In The Holiness of God, R C Sproul addressed the problem of large numbers of people leaving church because they are bored.  As we saw yesterday, Sproul’s solution is more awe in our worship services, which puts significant responsibility on the pastor or worship-leader. But it also places important obligations upon worshippers too if we are to be awed by the evident presence of God.

1. Preparation. Just as the worship leader has to prepare, so do worshippers. If we’re busy all Saturday, get to bed after midnight on Saturday evening, sleep long on Sunday morning, rush to church in mild panic, and arrive with little or no time to get ready for worship, we’re not going to experience awe or much of anything beneficial. If we haven’t met God privately, we’re unlikely to meet Him publicly.

2. Enthusiasm. If we go to church reluctantly, dragging our heels and hearts, with little anticipation or excitement, our expectations are likely to be met. But if we go with eager optimism, prayerfully seeking God and pleading with Him to come down and bless, then God will often exceed our expectation.

3. Participation. Worship is not a spectator sport but one in which all must take part. Joyful singing not only stirs up our hearts, but others’ hearts too. Engaged postures and lively expressions are contagious – as are mumbled songs, slouching shoulders, and sleepy eyes. When the pastor is praying, let’s engage our hearts and minds fully with him. When Scripture is read, let’s listen to it as the very voice of God.

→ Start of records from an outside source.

File: config.mk
export PLATFORM = sky130hd
export DESIGN_NAME = vecOperandFetch
export DESIGN_NICKNAME = d
export VERILOG_FILES = /design/src/rtl/opFetchPkg.sv /design/src/rtl/opFetchAddrCalc.sv /design/src/rtl/opFetchLaneSwizzle.sv /design/src/rtl/opFetchCtrl.sv /design/src/rtl/opFetchDatapath.sv /design/src/rtl/vecOperandFetch.sv
export SDC_FILE = /design/constraint.sdc
export NUM_CORES = 1
export LEC_CHECK = 0
export BUFFER_PORTS_ARGS = -buffer_cell sky130_fd_sc_hd__buf_2
export CAP_MARGIN = 20
export CORE_UTILIZATION = 32
export CTS_BUF_LIST = sky130_fd_sc_hd__clkbuf_4 sky130_fd_sc_hd__clkbuf_8
export DETAILED_ROUTE_END_ITERATION = 10
export GPL_ROUTABILITY_DRIVEN = 0
export GPL_TIMING_DRIVEN = 0
export PLACE_DENSITY_LB_ADDON = 0.25
export REMOVE_ABC_BUFFERS = 1
export SLEW_MARGIN = 40
export SYNTH_ARGS = -nofsm -noshare
export SYNTH_HDL_FRONTEND = slang
export SYNTH_HIERARCHICAL = 1
export SYNTH_SLANG_ARGS = --single-unit
File: constraint.sdc
create_clock -name clk -period 2.5 [get_ports clk]
set_clock_uncertainty 0.05 [all_clocks]
set_input_delay 0.25 -clock clk [delete_from_list [all_inputs] [get_ports clk]]
set_output_delay 0.25 -clock clk [all_outputs]
set_load 0.01 [all_outputs]
File: src/rtl/opFetchPkg.sv
package opFetchPkg;

  // Per-stage strobes from control to datapath
  typedef struct packed {
    logic issue;    // request accepted, register address
    logic advance;  // read in flight, file answers next cycle
    logic capture;  // read data present, register result
  } stageStrobes_t;

  localparam int SEL_W = 8;
  localparam int LANES = 4;

  // Slot that takes the relative offset for a given opcode form
  function automatic logic [1:0] relSlotOf(input logic isMad, input logic isInv);
    if (isMad) return isInv ? 2'd3 : 2'd2;
    return isInv ? 2'd2 : 2'd1;
  endfunction

endpackage
<file path="config.mk">
export PLATFORM = sky130hd
export DESIGN_NAME = snap_timer
export DESIGN_NICKNAME = d
export VERILOG_FILES = /design/src/rtl/snap_tmr_pkg.sv /design/src/rtl/tmr_prescale.sv /design/src/rtl/tmr_count.sv /design/src/rtl/tmr_match.sv /design/src/rtl/snap_timer.sv
export SDC_FILE = /design/constraint.sdc
export NUM_CORES = 1
export LEC_CHECK = 0
export BUFFER_PORTS_ARGS = -buffer_cell sky130_fd_sc_hd__buf_4
export CORE_MARGIN = 3
export CORE_UTILIZATION = 47
export CTS_BUF_LIST = sky130_fd_sc_hd__clkbuf_4 sky130_fd_sc_hd__clkbuf_8 sky130_fd_sc_hd__clkbuf_16
export CTS_CLUSTER_DIAMETER = 50
export CTS_CLUSTER_SIZE = 12
export DETAILED_ROUTE_END_ITERATION = 10
export SLEW_MARGIN = 20
export SYNTH_ARGS = -nofsm -noshare
export SYNTH_HDL_FRONTEND = slang
export SYNTH_SLANG_ARGS = --single-unit
</file>
<file path="constraint.sdc">
create_clock -name clk -period 5 [get_ports clk]
set_input_delay 0.5 -clock clk [delete_from_list [all_inputs] [get_ports clk]]
set_output_delay 0.5 -clock clk [all_outputs]
set_load 0.02 [all_outputs]
</file>
$ cat config.mk
export PLATFORM = sky130hd
export DESIGN_NAME = tbp_ctrl
export DESIGN_NICKNAME = d
export VERILOG_FILES = /design/src/rtl/tbp_pkg.sv /design/src/rtl/tbp_rst_sync.sv /design/src/rtl/tbp_bit_pair.sv /design/src/rtl/tbp_pair_cnt.sv /design/src/rtl/tbp_fsm.sv /design/src/rtl/tbp_ctrl.sv
export SDC_FILE = /design/constraint.sdc
export NUM_CORES = 1
export LEC_CHECK = 0
export ABC_AREA = 1
export BUFFER_PORTS_ARGS = -buffer_cell sky130_fd_sc_hd__buf_2
export CAP_MARGIN = 20
export CORE_ASPECT_RATIO = 0.7
export CORE_MARGIN = 2
export CORE_UTILIZATION = 50
export CTS_CLUSTER_DIAMETER = 120
export DETAILED_ROUTE_END_ITERATION = 10
export GPL_ROUTABILITY_DRIVEN = 0
export GPL_TIMING_DRIVEN = 0
export PLACE_DENSITY = 0.83
export RECOVER_POWER = 50
export SLEW_MARGIN = 20
export SYNTH_ARGS = -nofsm -noshare
export SYNTH_HDL_FRONTEND = slang
export SYNTH_SLANG_ARGS = --single-unit
export TNS_END_PERCENT = 100
$ cat constraint.sdc
create_clock -name clk -period 1.71 [get_ports clk]
set_clock_uncertainty 0.15 [all_clocks]
set_input_delay 0.4275 -clock clk [delete_from_list [all_inputs] [get_ports clk]]
set_output_delay 0.4275 -clock clk [all_outputs]
set_load 0.05 [all_outputs]
$ cat src/rtl/xc_fsm.sv
module xc_fsm
    import xc_pkg::*;
#(
    parameter int BEATS = 4,
    parameter int BW    = $clog2(BEATS)
) (
    input  logic            clk,
    input  logic            rst_n,
    input  logic            load,
    input  logic            req,
    input  logic            rdy,
    input  logic            last_unit,
    input  logic [1:0]      size,
    input  logic [1:0]      amode,
    output xc_state_e       state,
    output logic [BW-1:0]   beat,
    output logic            busy,
    output logic            unit_done,
    output logic            cap_hi,
    output logic            cap_lo,
    output logic            cap_data
);

    xc_state_e     nxt;
    xc_state_e     first_st;
    logic [BW-1:0] beat_nxt;
    logic          last_beat;

    always_comb begin
        last_beat = (size == SZ_BURST) ? (beat == BW'(BEATS - 1)) : 1'b1;
        if (amode == AM_INDIRECT)
            first_st = ST_PTR_HI;
        else if (amode == AM_SINGLE)
            first_st = ST_SINGLE;
        else
            first_st = ST_READ;
    end

    // state register
    always_ff @(posedge clk or negedge rst_n) begin
        if (!rst_n) begin
            state <= ST_IDLE;
            beat  <= '0;
        end else begin
            state <= nxt;
            beat  <= beat_nxt;
        end
    end

    // next state
    always_comb begin
        nxt      = state;
        beat_nxt = beat;
        unique case (state)
            ST_IDLE:   if (load) nxt = ST_ARMED;
            ST_ARMED:  if (req && !load) nxt = first_st;
            ST_PTR_HI: if (rdy) nxt = ST_PTR_LO;
            ST_PTR_LO: if (rdy) nxt = ST_READ;
            ST_READ: begin
                if (rdy) begin
                    if (last_beat) begin
                        nxt      = ST_WRITE;
                        beat_nxt = '0;
                    end else begin
                        beat_nxt = beat + BW'(1);
                    end
                end
            end
            ST_WRITE, ST_SINGLE: begin
                if (rdy) begin
                    if (last_beat) begin
                        beat_nxt = '0;
                        if (last_unit)
                            nxt = ST_IDLE;
                        else if (req)
                            nxt = first_st;
                        else
                            nxt = ST_ARMED;
                    end else begin
                        beat_nxt = beat + BW'(1);
                    end
                end
            end
            default: nxt = ST_IDLE;
        endcase
    end

    // outputs
    always_comb begin
        busy      = (state != ST_IDLE) && (state != ST_ARMED);
        unit_done = rdy && last_beat && ((state == ST_WRITE) || (state == ST_SINGLE));
        cap_hi    = rdy && (state == ST_PTR_HI);
        cap_lo    = rdy && (state == ST_PTR_LO);
        cap_data  = rdy && (state == ST_READ);
    end

endmodule

$ cat src/rtl/xc_count.sv
module xc_count #(
    parameter int CW = 24
) (
    input  logic          clk,
    input  logic          rst_n,
    input  logic          load,
    input  logic [CW-1:0] ld_cnt,
    input  logic          unit_done,
    output logic          last_unit,
    output logic          done
);

    logic [CW:0] rem;

    always_ff @(posedge clk or negedge rst_n) begin
        if (!rst_n) begin
            rem  <= '0;
            done <= 1'b0;
        end else if (load) begin
            rem  <= (ld_cnt == '0) ? {1'b1, {CW{1'b0}}} : {1'b0, ld_cnt};
            done <= 1'b0;
        end else if (unit_done) begin
            rem <= rem - (CW+1)'(1);
            if (rem == (CW+1)'(1))
                done <= 1'b1;
        end
    end

    assign last_unit = (rem == (CW+1)'(1));

endmodule

$ cat src/rtl/xc_addr.sv
module xc_addr
    import xc_pkg::*;
#(
    parameter int AW     = 32,
    parameter int RELOAD = 4,
    parameter int RW     = $clog2(RELOAD)
) (
    input  logic          clk,
    input  logic          rst_n,
    input  logic          load,
    input  logic [AW-1:0] ld_src,
    input  logic [AW-1:0] ld_dst,
    input  logic [1:0]    smode,
    input  logic [1:0]    dmode,
    input  logic [4:0]    sstep,
    input  logic [4:0]    dstep,
    input  logic          reload_en,
    input  logic          unit_done,
    output logic [AW-1:0] src,
    output logic [AW-1:0] dst
);

    logic [AW-1:0] start_q;
    logic [RW-1:0] rl_cnt;

    function automatic logic [AW-1:0] adv(input logic [AW-1:0] a,
                                          input logic [1:0] mode,
                                          input logic [4:0] step);
        case (mode)
            AD_INC:  return a + AW'(step);
            AD_DEC:  return a - AW'(step);
            default: return a;
        endcase
    endfunction

    always_ff @(posedge clk or negedge rst_n) begin
        if (!rst_n) begin
            start_q <= '0;
            src     <= '0;
            dst     <= '0;
            rl_cnt  <= '0;
        end else if (load) begin
            start_q <= ld_src;
            src     <= ld_src;
            dst     <= ld_dst;
            rl_cnt  <= '0;
        end else if (unit_done) begin
            rl_cnt <= rl_cnt + RW'(1);
            if (reload_en && (rl_cnt == RW'(RELOAD - 1)))
                src <= start_q;
            else
                src <= adv(src, smode, sstep);
            dst <= adv(dst, dmode, dstep);
        end
    end

endmodule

4. Unity. God delights to dwell where His people are united in love of the truth and love for one another. He will not honor churches with His presence where there is disunity and division. But when there is union around the truth and communion with each other, God comes down with His unmistakeable presence.

5. Reverence. When we realize who we are, what worship is, and who it is we are trying to worship, there will be a careful gravity and sobriety about what we do. It won’t be depressingly dull and dour, but it will affect what we wear, how we sit or stand, how we listen. It might even make us skip the Starbucks and candy in the sanctuary. Need help with this? Read The Holiness of God, and you’ll never worship the same way again.

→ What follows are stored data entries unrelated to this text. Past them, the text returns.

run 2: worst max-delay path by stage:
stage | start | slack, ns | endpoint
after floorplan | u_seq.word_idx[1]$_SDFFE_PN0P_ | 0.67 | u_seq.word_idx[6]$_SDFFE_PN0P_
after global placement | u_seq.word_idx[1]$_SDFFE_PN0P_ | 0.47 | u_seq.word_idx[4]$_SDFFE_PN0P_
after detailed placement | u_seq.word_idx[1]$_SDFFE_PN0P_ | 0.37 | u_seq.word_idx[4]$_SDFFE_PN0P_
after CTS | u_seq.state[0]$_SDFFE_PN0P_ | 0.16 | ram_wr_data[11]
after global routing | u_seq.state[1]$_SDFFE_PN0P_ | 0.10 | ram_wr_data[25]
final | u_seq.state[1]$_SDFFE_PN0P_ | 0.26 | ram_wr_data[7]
--- config.mk ---
export PLATFORM = sky130hd
export DESIGN_NAME = pll_lock_detect
export DESIGN_NICKNAME = d
export VERILOG_FILES = /design/src/rtl/pld_pkg.sv /design/src/rtl/pld_pair_meter.sv /design/src/rtl/pld_window_cmp.sv /design/src/rtl/pld_lock_fsm.sv /design/src/rtl/pll_lock_detect.sv
export SDC_FILE = /design/constraint.sdc
export NUM_CORES = 1
export LEC_CHECK = 0
export ABC_AREA = 1
export ABC_CLOCK_PERIOD_IN_PS = 1700
export BUFFER_PORTS_ARGS = -buffer_cell sky130_fd_sc_hd__buf_4
export CORE_MARGIN = 4
export CORE_UTILIZATION = 59
export DETAILED_ROUTE_END_ITERATION = 10
export PLACE_DENSITY = 0.9
export SLEW_MARGIN = 20
export SYNTH_ARGS = -nofsm -noshare
export SYNTH_HDL_FRONTEND = slang
export SYNTH_SLANG_ARGS = --single-unit
--- constraint.sdc ---
create_clock -name clk_i -period 1.7 [get_ports clk_i]
set_clock_uncertainty 0.2 [all_clocks]
set_input_delay 0.34 -clock clk_i [delete_from_list [all_inputs] [get_ports clk_i]]
set_output_delay 0.34 -clock clk_i [all_outputs]
set_load 0.1 [all_outputs]
File: src/rtl/st_spwm_pkg.sv
package st_spwm_pkg;
    typedef enum logic [1:0] {
        CAR_ARM  = 2'd0,
        CAR_RISE = 2'd1,
        CAR_FALL = 2'd2
    } car_state_e;
endpackage

File: src/rtl/st_carrier.sv
module st_carrier
    import st_spwm_pkg::*;
#(
    parameter int CW = 16
) (
    input  logic          clk,
    input  logic          rst,
    input  logic [CW-1:0] period,
    output logic [CW-1:0] cnt,
    output logic [CW-1:0] per_q,
    output car_state_e    state,
    output logic          peak
);
    localparam logic [CW-1:0] ONE     = CW'(1);
    localparam logic [CW-1:0] MIN_PER = CW'(2);

    car_state_e    nxt;
    logic [CW-1:0] per_safe;

    assign per_safe = (period < MIN_PER) ? MIN_PER : period;
    assign peak     = (state != CAR_FALL) && (cnt == per_q);

    always_ff @(posedge clk) begin
        if (rst) state <= CAR_ARM;
        else     state <= nxt;
    end

    always_comb begin
        nxt = state;
        unique case (state)
            CAR_ARM, CAR_RISE: if (peak) nxt = CAR_FALL;
            CAR_FALL:          if (cnt == '0) nxt = CAR_RISE;
            default:           nxt = CAR_ARM;
        endcase
    end

    always_ff @(posedge clk) begin
        if (rst) begin
            cnt   <= '0;
            per_q <= per_safe;
        end else begin
            if (peak) per_q <= per_safe;
            unique case (state)
                CAR_ARM, CAR_RISE: cnt <= peak ? cnt - ONE : cnt + ONE;
                CAR_FALL:          cnt <= (cnt == '0) ? ONE : cnt - ONE;
                default:           cnt <= '0;
            endcase
        end
    end

    AST_CNT_BOUND: assert property (@(posedge clk) disable iff (rst)
        (state != CAR_FALL) |-> (cnt <= per_q));
    AST_CNT_STEP: assert property (@(posedge clk) disable iff (rst)
        1'b1 |=> ((cnt == $past(cnt) + ONE) || (cnt == $past(cnt) - ONE)));
endmodule

File: src/rtl/st_word_latch.sv
module st_word_latch #(
    parameter int CW = 16
) (
    input  logic                 clk,
    input  logic                 rst,
    input  logic                 peak,
    input  logic signed [CW:0]   mod_a,
    input  logic signed [CW:0]   mod_b,
    input  logic signed [CW:0]   mod_c,
    input  logic [CW-1:0]        st_cmd,
    input  logic [CW-1:0]        st_max,
    output logic signed [CW:0]   ma_q,
    output logic signed [CW:0]   mb_q,
    output logic signed [CW:0]   mc_q,
    output logic [CW-1:0]        cmd_q
);
    logic [CW-1:0] cmd_lim;

    assign cmd_lim = (st_cmd > st_max) ? st_max : st_cmd;

    always_ff @(posedge clk) begin
        if (rst) begin
            ma_q  <= '0;
            mb_q  <= '0;
            mc_q  <= '0;
            cmd_q <= '0;
        end else if (peak) begin
            ma_q  <= mod_a;
            mb_q  <= mod_b;
            mc_q  <= mod_c;
            cmd_q <= cmd_lim;
        end
    end

    AST_HOLD_OFF_PEAK: assert property (@(posedge clk) disable iff (rst)
        !peak |=> $stable({ma_q, mb_q, mc_q, cmd_q}));
endmodule

File: src/rtl/st_gate_drv.sv
module st_gate_drv
    import st_spwm_pkg::*;
#(
    parameter int CW   = 16,
    parameter int FRAC = 15
) (
    input  logic               clk,
    input  logic               rst,
    input  car_state_e         state,
    input  logic [CW-1:0]      cnt,
    input  logic [CW-1:0]      per_q,
    input  logic signed [CW:0] ma_q,
    input  logic signed [CW:0] mb_q,
    input  logic signed [CW:0] mc_q,
    input  logic [CW-1:0]      cmd_q,
    input  logic               charge,
    output logic [2:0]         gate_hi,
    output logic [2:0]         gate_lo,
    output logic               inp_en
);
    localparam int SW    = CW + 2;
    localparam int PW    = 2 * CW;
    localparam int WW    = PW + 1;
    localparam int LEGS  = 3;

    logic signed [SW-1:0] car;
    logic [SW-1:0]        mag;
    logic signed [SW-1:0] lvl [LEGS];
    logic [LEGS-1:0]      hi_raw;
    logic                 zero_vec;
    logic [PW-1:0]        prod;
    logic [PW-1:0]        thr;
    logic                 st_req;
    logic                 st_on;

    assign car = $signed({1'b0, cnt, 1'b0}) - $signed({2'b00, per_q});
    assign mag = car[SW-1] ? $unsigned(-car) : $unsigned(car);

    assign lvl[0] = $signed({ma_q[CW], ma_q});
    assign lvl[1] = $signed({mb_q[CW], mb_q});
    assign lvl[2] = $signed({mc_q[CW], mc_q});

    for (genvar g = 0; g < LEGS; g++) begin : g_leg
        assign hi_raw[g] = lvl[g] > car;
    end

    assign zero_vec = (hi_raw == '0) || (hi_raw == '1);
    assign prod     = {{CW{1'b0}}, cmd_q} * {{CW{1'b0}}, per_q};
    assign thr      = prod >> FRAC;
    assign st_req   = (WW'(mag) + WW'(thr)) > WW'(per_q);
    assign st_on    = st_req && zero_vec && !charge;

    always_ff @(posedge clk) begin
        if (rst) begin
            gate_hi <= '0;
            gate_lo <= '0;
            inp_en  <= 1'b0;
        end else begin
            inp_en <= charge;
            unique case (state)
                CAR_ARM: begin
                    gate_hi <= '0;
                    gate_lo <= '0;
                end
                CAR_RISE, CAR_FALL: begin
                    gate_hi <= st_on ? '1 : hi_raw;
                    gate_lo <= st_on ? '1 : ~hi_raw;
                end
                default: begin
                    gate_hi <= '0;
                    gate_lo <= '0;
                end
            endcase
        end
    end

    AST_LO_COMPLEMENT: assert property (@(posedge clk) disable iff (rst)
        ((gate_hi & gate_lo) == 3'b000 && (gate_hi | gate_lo) != 3'b000)
        |-> (gate_lo == ~gate_hi));
    AST_ST_ALL_LEGS: assert property (@(posedge clk) disable iff (rst)
        ((gate_hi & gate_lo) != 3'b000)
        |-> (gate_hi == 3'b111 && gate_lo == 3'b111 && !inp_en));
    AST_CHARGE_EN: assert property (@(posedge clk) disable iff (rst)
        charge |=> inp_en);
    AST_ARM_LOW: assert property (@(posedge clk) disable iff (rst)
        (state == CAR_ARM) |=> (gate_hi == 3'b000 && gate_lo == 3'b000));
endmodule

6. Concentration. Some of the greatest impediments to awe in worship are distraction, noises, and actions that divert the congregation’s focus and concentration. I’ve been in services where I’ve almost started waving in the pulpit and saying “Hello! Have you never seen a kid walk to the bathroom before?” Or, “Do you all really need to know exactly which kid is crying over there?” Having said that, parents of young children also have responsibilities to ensure that their children are not disrupting services too much or too often. This is a delicate balance requiring much wisdom.

I end where I began yesterday – with the sovereignty of God. Yes, there are things we can do that hinder and obstruct awe in worship services. And, yes, there are steps we can take that God is often pleased to respond to with His presence. However, we cannot create or produce awe; God alone can do that. And when He does, it is unforgettable and utterly compelling.

Many church growth experts tell us that we’ve got to make church more casual, less threatening, more like “normal life.” That will certainly get people in the door. But it won’t keep them there for long. Why should anyone go to church for ordinary normality? They can get that in the mall or at the football; and many bored churchgoers go back to that.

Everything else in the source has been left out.